File: config.mk
export PLATFORM = sky130hd
export DESIGN_NAME = ddgtg_cordic
export DESIGN_NICKNAME = d
export VERILOG_FILES = /design/src/rtl/ddgtg_pkg.sv /design/src/rtl/ddgtg_cordic.sv
export SDC_FILE = /design/constraint.sdc
export NUM_CORES = 1
export LEC_CHECK = 0
export ABC_AREA = 1
export BUFFER_PORTS_ARGS = -buffer_cell sky130_fd_sc_hd__buf_2
export CAP_MARGIN = 20
export CORE_AREA = 2 2 253 193
export DETAILED_ROUTE_END_ITERATION = 7
export DIE_AREA = 0 0 255 195
export PLACE_DENSITY = 0.68
export SLEW_MARGIN = 20
export SYNTH_ARGS = -nofsm -noshare
export SYNTH_HDL_FRONTEND = slang
export SYNTH_SLANG_ARGS = --single-unit
File: constraint.sdc
create_clock -name clk -period 14.63 [get_ports clk]
set_input_delay 2.1945 -clock clk [delete_from_list [all_inputs] [get_ports clk]]
set_output_delay 2.1945 -clock clk [all_outputs]
set_load 0.01 [all_outputs]
File: src/rtl/ddgtg_pkg.sv
// Shared constants, register indexes and the CORDIC angle table of the go-to-goal controller.
package ddgtg_pkg;

	// Datapath widths.
	localparam int DX_W    = 33;  // target minus position
	localparam int XW      = 44;  // CORDIC x and y
	localparam int ZW      = 32;  // CORDIC angle, Q8.24
	localparam int DIST_W  = 34;  // distance, Q18.16
	localparam int ERR_W   = 21;  // heading error before wrapping
	localparam int NUM_W   = 55;  // magnitude of a rate numerator
	localparam int DEN_W   = 32;  // time step in microseconds
	localparam int RATE_W  = 42;  // saturated rate
	localparam int ACC_W   = 60;  // PD accumulators

	// Angle and scale constants.
	localparam logic signed [ZW-1:0]    PI_Q24       = 32'sd52707179;
	localparam logic signed [ERR_W-1:0] PI_Q12       = 21'sd12868;
	localparam logic signed [ERR_W-1:0] TWO_PI_Q12   = 21'sd25736;
	localparam logic [29:0]             INV_GAIN_Q30 = 30'd652032874;
	localparam logic [19:0]             USEC_PER_SEC = 20'd1000000;
	localparam logic [NUM_W-1:0]        DERIV_SAT    = 55'd1099511627776;

	// Configuration register indexes.
	localparam logic [2:0] REG_GAIN_P_DIST = 3'd0;
	localparam logic [2:0] REG_GAIN_D_DIST = 3'd1;
	localparam logic [2:0] REG_GAIN_P_HEAD = 3'd2;
	localparam logic [2:0] REG_GAIN_D_HEAD = 3'd3;
	localparam logic [2:0] REG_STOP_RADIUS = 3'd4;
	localparam logic [2:0] REG_WHEEL_LIMIT = 3'd5;
	localparam logic [2:0] REG_DEFAULT_DT  = 3'd6;

	localparam logic signed [ZW-1:0] ATAN_SMALL [0:7] = '{
		32'sd13176795, 32'sd7778716, 32'sd4110060, 32'sd2086331,
		32'sd1047214, 32'sd524117, 32'sd262123, 32'sd131069
	};

	// Elementary rotation angle for CORDIC round i, Q8.24.
	function automatic logic signed [ZW-1:0] atan_step(input logic [5:0] i);
		logic [5:0] sh;
		sh = 6'd24 - i;
		if (i < 6'd8)
			return ATAN_SMALL[i[2:0]];
		else if (i <= 6'd24)
			return ZW'(33'd1 << sh);
		else
			return '0;
	endfunction

endpackage

File: src/rtl/ddgtg_cordic.sv
// Iterative CORDIC vectoring unit: one rotation per cycle through a shared shifter.
module ddgtg_cordic import ddgtg_pkg::*; #(
	parameter int ITER = 16
) (
	input  logic                    clk,
	input  logic                    arst_n,
	input  logic                    start,
	input  logic signed [DX_W-1:0]  dx,
	input  logic signed [DX_W-1:0]  dy,
	output logic                    done,
	output logic [XW-1:0]           mag,
	output logic signed [ZW-1:0]    angle
);
	localparam int CW = $clog2(ITER + 1);

	logic signed [XW-1:0] x_q, y_q, xs0, ys0, x_sh, y_sh;
	logic signed [ZW-1:0] z_q, step;
	logic [CW-1:0]        cnt_q;
	logic                 busy_q, done_q;

	// Scale the difference by 256 before rotating.
	assign xs0  = {{(XW-DX_W-8){dx[DX_W-1]}}, dx, 8'd0};
	assign ys0  = {{(XW-DX_W-8){dy[DX_W-1]}}, dy, 8'd0};
	assign x_sh = x_q >>> cnt_q;
	assign y_sh = y_q >>> cnt_q;
	assign step = atan_step(6'(cnt_q));

	// Start folds the left half plane over, then one rotation per cycle.
	always_ff @(posedge clk or negedge arst_n) begin
		if (!arst_n) begin
			busy_q <= 1'b0;
			done_q <= 1'b0;
			cnt_q  <= '0;
		end else begin
			done_q <= 1'b0;
			if (start) begin
				busy_q <= 1'b1;
				cnt_q  <= '0;
				if (dx < 0) begin
					x_q <= -xs0;
					y_q <= -ys0;
					z_q <= (dy >= 0) ? PI_Q24 : -PI_Q24;
				end else begin
					x_q <= xs0;
					y_q <= ys0;
					z_q <= '0;
				end
			end else if (busy_q) begin
				if (y_q >= 0) begin
					x_q <= x_q + y_sh;
					y_q <= y_q - x_sh;
					z_q <= z_q + step;
				end else begin
					x_q <= x_q - y_sh;
					y_q <= y_q + x_sh;
					z_q <= z_q - step;
				end
				cnt_q <= cnt_q + 1'b1;
				if (cnt_q == CW'(ITER - 1)) begin
					busy_q <= 1'b0;
					done_q <= 1'b1;
				end
			end
		end
	end

	assign done  = done_q;
	assign mag   = x_q;
	assign angle = z_q;
endmodule

After elaboration in Yosys (flattened, before gate mapping)
Memory sizes are Yosys's and may differ from the RTL's.
Cells that the tools add are included.
Storage, ports and cells
  register bits after elaboration: 127
  latch bits: 0
  bits in writable memories: 0
  bits in read-only memories: 256
  input bits: 69
  output and inout bits: 77
  word-level logic and storage cells: 55
  memories kept: 1
Operators by class
  add/subtract/negate cells: 10
  multipliers: 0
  div/mod/pow operators: 0
  magnitude comparators: 6
  eq/ne operators: 1
  shifts and indexed selects: 3
  multiplexer cells: 25
  bitwise operators: 1
  reductions and logical operators: 2
Memory list
  (no name shown): depth 8, width 32, rd ports 1, clocked after memory_dff 0, write ports 0, line ddgtg_pkg.sv:42  | return ATAN_SMALL[i[2:0]];
Operator list (count)
  $mux 44: 8
  $mux 32: 9
  $add 44x44->44: 2
  $neg 41->44: 2
  $sshr 44x5->44: 2
  $sub 44x44->44: 2
  $ge 44x1->1 const B: 1
  $ge 33x1->1 const B: 1
  $lt 33x1->1 const B: 1
  $add 32x32->32: 1
  $shl 1x6->32 const A: 1
  $sub 32x32->32: 1
  $mux 5: 2
  $mux 1: 6
  $sub 5x5->6 const A: 1
  $add 5x1->5 const B: 1
  $eq 5x4->1 const B: 1
  $le 5x5->1 const B: 1
  $lt 5x4->1 const B: 1
  $ge 4x4->1 const B: 1
  $not 3->4: 1
  $reduce_and 2->1: 1
  $reduce_bool 2->1: 1

Logic depth before layout (Yosys ltp)
Gate-level depths: netlist of run 1.
  word-level depth: 9
  mapped depth: 39
  mapped depth without buffers: 37

Worst setup path after synthesis of run 1
Ideal clock, no wire load.
  kind: input to register
  start: input start
  end: register z_q[0], in the netlist angle[0] (enable)
  setup time: 0.600 ns
  arrival time: 7.725 ns
  required time: 14.030 ns
  path slack: 6.305 ns
  stages: 4
  path buffers: 2
  cell sequence: clkbuf_1 > clkbuf_1 > nor2_1 > nor2_1
On the way
  longest elaborated chain between the ends: 2
Ends and longest elaborated chain
  start: declaration: line ddgtg_cordic.sv:7  | input logic start,
  $reduce_bool 2->1 (no source line)
  $reduce_and 2->1 (no source line)
  end signal: assignment: line ddgtg_cordic.sv:42  | z_q <= (dy >= 0) ? PI_Q24 : -PI_Q24;
  end signal: assignment: line ddgtg_cordic.sv:52  | z_q <= z_q + step;
  end signal: assignment: line ddgtg_cordic.sv:56  | z_q <= z_q - step;
  end: declaration: line ddgtg_cordic.sv:17  | logic signed [ZW-1:0] z_q, step;
Every way passes these cells.
A chain may end at the register's enable or synchronous reset.

Worst setup path in the final report of run 1
  start: register cnt_q[0]
  end: register x_q[33], in the netlist mag[33] (data pin)
On the way
  longest elaborated chain between the ends: 5
  elaborated cells on any way between the ends: 6
  classes of those cells: 2 x add/sub; 1 x shift; 3 x mux
Ends and longest elaborated chain
  start: declaration: line ddgtg_cordic.sv:18  | logic [CW-1:0] cnt_q;
  start signal: assignment: line ddgtg_cordic.sv:58  | cnt_q <= cnt_q + 1'b1;
  $sshr 44x5->44 *: line ddgtg_cordic.sv:25  | assign y_sh = y_q >>> cnt_q;
  $sub 44x44->44 or $add 44x44->44 (tied branches): line ddgtg_cordic.sv:54, ddgtg_cordic.sv:50
  $mux 44 *: line ddgtg_cordic.sv:49  | if (y_q >= 0) begin
  $mux 44 *: line ddgtg_cordic.sv:48  | end else if (busy_q) begin
  $mux 44 *: line ddgtg_cordic.sv:36  | if (start) begin
  end signal: assignment: line ddgtg_cordic.sv:40  | x_q <= -xs0;
  end signal: assignment: line ddgtg_cordic.sv:50  | x_q <= x_q + y_sh;
  end signal: assignment: line ddgtg_cordic.sv:54  | x_q <= x_q - y_sh;
  end: declaration: line ddgtg_cordic.sv:16  | logic signed [XW-1:0] x_q, y_q, xs0, ys0, x_sh, y_sh;
Mark *: on every way between the ends. The rest lies on a longest branch, timed or not. The select of a mux whose other input is x is not followed.

==> results of run 1 <==
## state kept, by name, indices dropped and copies added, names as in the netlist
signal,count
done,1
y_q,44
angle,32
busy_q,1
mag,44
cnt_q,5
## worst register-to-register path: cells and delay by family (launching register included)
| kind | cells | cell delay, ps |
|---|---|---|
| XOR/XNOR | 1 | 160 |
| AND/OR/NAND/NOR | 9 | 1330 |
| AO/OA/AOI/OAI | 11 | 2620 |
| buffers and inverters | 7 | 1420 |
| flip-flops | 1 | 930 |
| adder cells (fa/ha/maj) | 2 | 490 |
## cells by family after synthesis
| group | share of synthesized area [%] |
|---|---|
| AO/OA/AOI/OAI | 17.18 |
| XOR/XNOR | 5.239 |
| adder cells (fa/ha/maj) | 8.199 |
| buffers and inverters | 9.774 |
| flip-flops | 16.87 |
| AND/OR/NAND/NOR | 42.74 |
## area by class of cell
cell class                      count  area (µm²)  area share (%)
Antenna cell                        2       5.005         0.02085
Clock buffer                       17       425.4           1.772
Clock inverter                     15       112.6          0.4690
Inverter                          412        1546           6.441
Multi-Input combinational cell   3244       16440           68.49
Sequential cell                   127        3784           15.76
Tap cell                          639       799.5           3.330
Timing Repair Buffer              167       893.4           3.721
## per-stage QoR
step,setup slack [ps],power [mW]
3_5_place_dp,7858,5.617
2_1_floorplan,6305,4.222
5_1_grt,6889,6.802
3_3_place_gp,7927,5.623
6_report,7432,6.239
4_1_cts,7848,6.070
## worst max path at each step
stage | startpoint | endpoint | slack, ps | cells past startpoint
after global placement | cnt_q[0] | y_q[33] | 7930 | 29
final | cnt_q[0] | mag[33] | 7430 | 30
after CTS | cnt_q[0] | mag[33] | 7850 | 30
after floorplan | start | angle[0] | 6300 | 4
after global routing | cnt_q[0] | mag[41] | 6890 | 32
after detailed placement | cnt_q[0] | mag[33] | 7860 | 30
## synth_stat cells, types with 5 or more instances
library cell and n:
sky130_fd_sc_hd__nand2_1 1181, sky130_fd_sc_hd__nand3_1 498, sky130_fd_sc_hd__nor2_1 408, sky130_fd_sc_hd__inv_1 384, sky130_fd_sc_hd__a21oi_1 267, sky130_fd_sc_hd__o21ai_0 218, sky130_fd_sc_hd__ha_1 142, sky130_fd_sc_hd__edfxtp_1 120
sky130_fd_sc_hd__xor2_1 91, sky130_fd_sc_hd__clkbuf_1 76, sky130_fd_sc_hd__o21ai_1 57, sky130_fd_sc_hd__a31oi_1 48, sky130_fd_sc_hd__nor3_1 47, sky130_fd_sc_hd__xnor2_1 43, sky130_fd_sc_hd__buf_2 34, sky130_fd_sc_hd__nand4_1 30
sky130_fd_sc_hd__or2_2 28, sky130_fd_sc_hd__buf_1 27, sky130_fd_sc_hd__o21a_1 24, sky130_fd_sc_hd__inv_2 21, sky130_fd_sc_hd__nor4_1 14, sky130_fd_sc_hd__o22ai_1 14, sky130_fd_sc_hd__nand3b_1 12, sky130_fd_sc_hd__o211ai_1 12
sky130_fd_sc_hd__o31ai_1 12, sky130_fd_sc_hd__and2_1 9, sky130_fd_sc_hd__and3_1 8, sky130_fd_sc_hd__o21bai_1 8, sky130_fd_sc_hd__a21boi_0 7, sky130_fd_sc_hd__clkinv_1 7, sky130_fd_sc_hd__dfrtp_1 7, sky130_fd_sc_hd__nor2_2 7
sky130_fd_sc_hd__o32ai_1 6, sky130_fd_sc_hd__a211oi_1 5, sky130_fd_sc_hd__buf_6 5, sky130_fd_sc_hd__nor3b_1 5, sky130_fd_sc_hd__or2_1 5
## power by group through the flow
stage	Combinational, mW	Clock [mW]	Sequential [mW]
2_1_floorplan	3.44	0	0.787
3_3_place_gp	4.72	0	0.898
3_5_place_dp	4.72	0	0.896
4_1_cts	4.75	0.427	0.889
5_1_grt	5.45	0.440	0.910
6_report	4.91	0.422	0.908
## layout by cell type (no fill, tap or decap), types with 7 or more instances in the layout
cell type                   count
sky130_fd_sc_hd__a21boi_0       7
sky130_fd_sc_hd__ha_1         142
sky130_fd_sc_hd__o21ai_0      218
sky130_fd_sc_hd__o21bai_1       8
sky130_fd_sc_hd__nor4_1        14
sky130_fd_sc_hd__o21a_1        24
sky130_fd_sc_hd__clkbuf_16     17
sky130_fd_sc_hd__o31ai_1       12
sky130_fd_sc_hd__nand4_1       30
sky130_fd_sc_hd__edfxtp_1     120
sky130_fd_sc_hd__buf_4         23
sky130_fd_sc_hd__nand2_1     1181
sky130_fd_sc_hd__xnor2_1       43
sky130_fd_sc_hd__inv_1        382
sky130_fd_sc_hd__xor2_1        91
sky130_fd_sc_hd__o21ai_1       57
sky130_fd_sc_hd__and3_1         8
sky130_fd_sc_hd__nor2_2         8
sky130_fd_sc_hd__or2_2         28
sky130_fd_sc_hd__and2_1         9
sky130_fd_sc_hd__nand3b_1      12
sky130_fd_sc_hd__buf_2        144
sky130_fd_sc_hd__clkinv_1       7
sky130_fd_sc_hd__inv_2         23
sky130_fd_sc_hd__o211ai_1      12
sky130_fd_sc_hd__o22ai_1       14
sky130_fd_sc_hd__a21oi_1      267
sky130_fd_sc_hd__nand3_1      498
sky130_fd_sc_hd__nor3_1        47
sky130_fd_sc_hd__nor2_1       406
sky130_fd_sc_hd__a31oi_1       48
## per-layer routing
layer  up-vias  track usage (%)  part of all wire [%]
li1      13180                -                     -
met1     12032            52.97                    47
met4         4            6.888                   1.5
met3        93            12.17                    13
met2      1435            46.77                    38
met5         -            3.054                  0.11
==> PnR_summary.wiki, run 1 <==
{| class="wikitable"
! Metric !! Value
|-
| Critical path's largest stage delay || just over 900 ps
|-
| Number of nets in the layout || 4183
|-
| Max H-tree Level || 4
|-
| Final count of negative-setup-slack endpoints || 0
|-
| Number of design rule violations left after detail routing || 0
|-
| Slack of the worst reg-to-reg path || 7430 ps
|-
| Max-capacitance violation count || 0
|-
| Detailed Routing Iterations Pass 1 || 8
|-
| Endpoint, Worst Hold || done
|-
| Cell type group with the largest total delay on the critical path || compound AO/OA/AOI/OAI gates
|-
| Growth of design area from synthesis to finish || 7.177%
|-
| Worst endpoint required time || 14840 ps
|-
| Wire length of the first global-routing pass || 135.7 mm
|-
| Proportion of synthesized chip area in sequential cells || 16.87%
|-
| Part of the power in combinational logic || 78.7%
|-
| PortBufs || 145
|-
| Distinct cell type count of the synthesized netlist || 54
|-
| CP bufs+invs || 7
|-
| CTS tree || built
|-
| Post-cts sizing count || 0
|-
| Total instance count after detailed placement || between 4000 and 5000
|-
| Cell internal pwr || 2.449 mW
|-
| Leakage power || 11.77 nW
|-
| Setup repair after global routing missed its margin || false
|-
| Arrival time reported for the critical path endpoint || 7410 ps
|-
| Kind of path behind the tightest hold check || reg -> reg
|-
| Net Switching || approximately 3.8 mW
|-
| Antenna violations before repair || 2
|-
| Outcome || completed
|-
| Maximum number of pins on one net before global-route repair || 88
|-
| Floorplan Core Area || 47050 µm²
|-
| Fraction of power consumed by the clock network || 6.8%
|-
| Category of the most critical setup path || reg -> reg
|-
| Clock-pin slew of the registers on the worst-case setup and hold paths || 60 ps
|-
| Capturing element type of the critical path || flop
|-
| Clock Latency Late Sink || between 400 and 500 ps
|-
| Quantity of hold-fixing buffers added after cts || 0
|-
| Vertical extent of the die || around 200 µm
|-
| Number of instances in the synthesized netlist || 3929
|-
| Number of enable-type register cells in the synthesized netlist || between 100 and 150
|-
| Part of the total power dissipated in sequential elements || 14.6%
|-
| Critical register-to-register path startpoint || cnt_q[0]
|-
| Maximum vdd drop || about 0.00010 V
|-
| Summed instance area of the synthesized netlist || approximately 22000 µm²
|-
| Syn Area/Cell || 5.702 µm²
|-
| Row Count || 69
|-
| Switching Share || 60.74%
|-
| Proportion of netlist area held by the largest area contributor || 19.79%
|-
| Deepest clock path buffer count || 2
|-
| Non-filler instance count after layout || 4623
|-
| Overflow after GRT || 0
|-
| Average wire length per cell after detail routing || 18.99 µm
|-
| GRT Total Usage || 35.02%
|-
| Library cell used as clock root buffer || sky130_fd_sc_hd__clkbuf_16
|-
| FFs w/ async S/R, synth || 5.512%
|-
| Min-delay src || busy_q
|-
| Instance area after placement || ~23000 µm²
|-
| Reg-to-Reg End || mag[33]
|-
| Die ar. || 49730 µm²
|-
| Master of the slowest instance on the critical path || sky130_fd_sc_hd__dfrtp_2
|-
| Number of fill cells in the layout || 5160
|-
| Num CTS Buffers || 17
|-
| Fmax || 138.9 MHz
|-
| Prevailing post-synth register cell || sky130_fd_sc_hd__edfxtp_1
|-
| Worst-path fanout max || 48
|-
| Final weighted congestion in routability-driven placement || 1.073
|-
| Per-cell via count in the routed design || roughly 5.8
|-
| Worst clock skew on the final layout || between 20 and 25 ps
|-
| Final period utilization || 49.20%
|-
| Tightest hold margin || 631.1 ps
|-
| Cell type with the largest total area after synthesis || sky130_fd_sc_hd__nand2_1
|-
| Slew Limit Headroom || 31.85%
|-
| Synthesized Nets || 4143
|-
| # Post-CTS Setup Buffers || 0
|-
| Total non-filler cell area in the finished layout || 24010 µm²
|-
| Number of top-level pins || 146
|-
| Setup TNS || 0 ps
|-
| Ratio of cells with drive above 1 in the final layout || under 10%
|-
| Number of max-slew violations in the final report || 0
|-
| Number of nets still failing antenna checks after routing || 0
|-
| Final core occ || ~51%
|-
| Sink Count || around 130
|-
| Final critical path time including I/O delays and setup || around 7200 ps
|-
| Startpoint Class || flop
|-
| Worst Tran Pin Value || just over 1000 ps
|-
| Routed wire length || between 80 and 90 mm
|-
| Warning count from the yosys run || 0
|-
| Worst hold path depth || 2
|-
| Number of DRC markers after the initial detailed-route iteration || about 3400
|-
| Power density of the placed cells || 259.8 nW/µm²
|-
| Initial Util || 47.61%
|-
| Via count of the first global-routing pass || approximately 24000
|-
| Number of cell instances on the worst register-to-register path || 30
|-
| Cell types with the largest area share after synthesis || sky130_fd_sc_hd__nand2_1 20%, sky130_fd_sc_hd__edfxtp_1 16%, sky130_fd_sc_hd__nand3_1 11%, sky130_fd_sc_hd__ha_1 7.9%, sky130_fd_sc_hd__nor2_1 6.8%
|-
| Via count of the routed design || 26744
|-
| Final count of hold timing violations || 0
|-
| #FFs+latches synth || 127
|-
| Die Wd || 255 µm
|-
| Sum of net half-perimeters after detailed placement || 70.62 mm
|}
(Power assumes the default switching activity.)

=====

• _TASK REQUIREMENTS_:
From the listing above, output exactly the run of lines that starts with the line containing "if (i < 6'd8)" and ends with the line containing "localparam int CW = $clog2(ITER + 1);".

• _REPLY TO THE EXERCISE_:
		if (i < 6'd8)
			return ATAN_SMALL[i[2:0]];
		else if (i <= 6'd24)
			return ZW'(33'd1 << sh);
		else
			return '0;
	endfunction

endpackage

File: src/rtl/ddgtg_cordic.sv
// Iterative CORDIC vectoring unit: one rotation per cycle through a shared shifter.
module ddgtg_cordic import ddgtg_pkg::*; #(
	parameter int ITER = 16
) (
	input  logic                    clk,
	input  logic                    arst_n,
	input  logic                    start,
	input  logic signed [DX_W-1:0]  dx,
	input  logic signed [DX_W-1:0]  dy,
	output logic                    done,
	output logic [XW-1:0]           mag,
	output logic signed [ZW-1:0]    angle
);
	localparam int CW = $clog2(ITER + 1);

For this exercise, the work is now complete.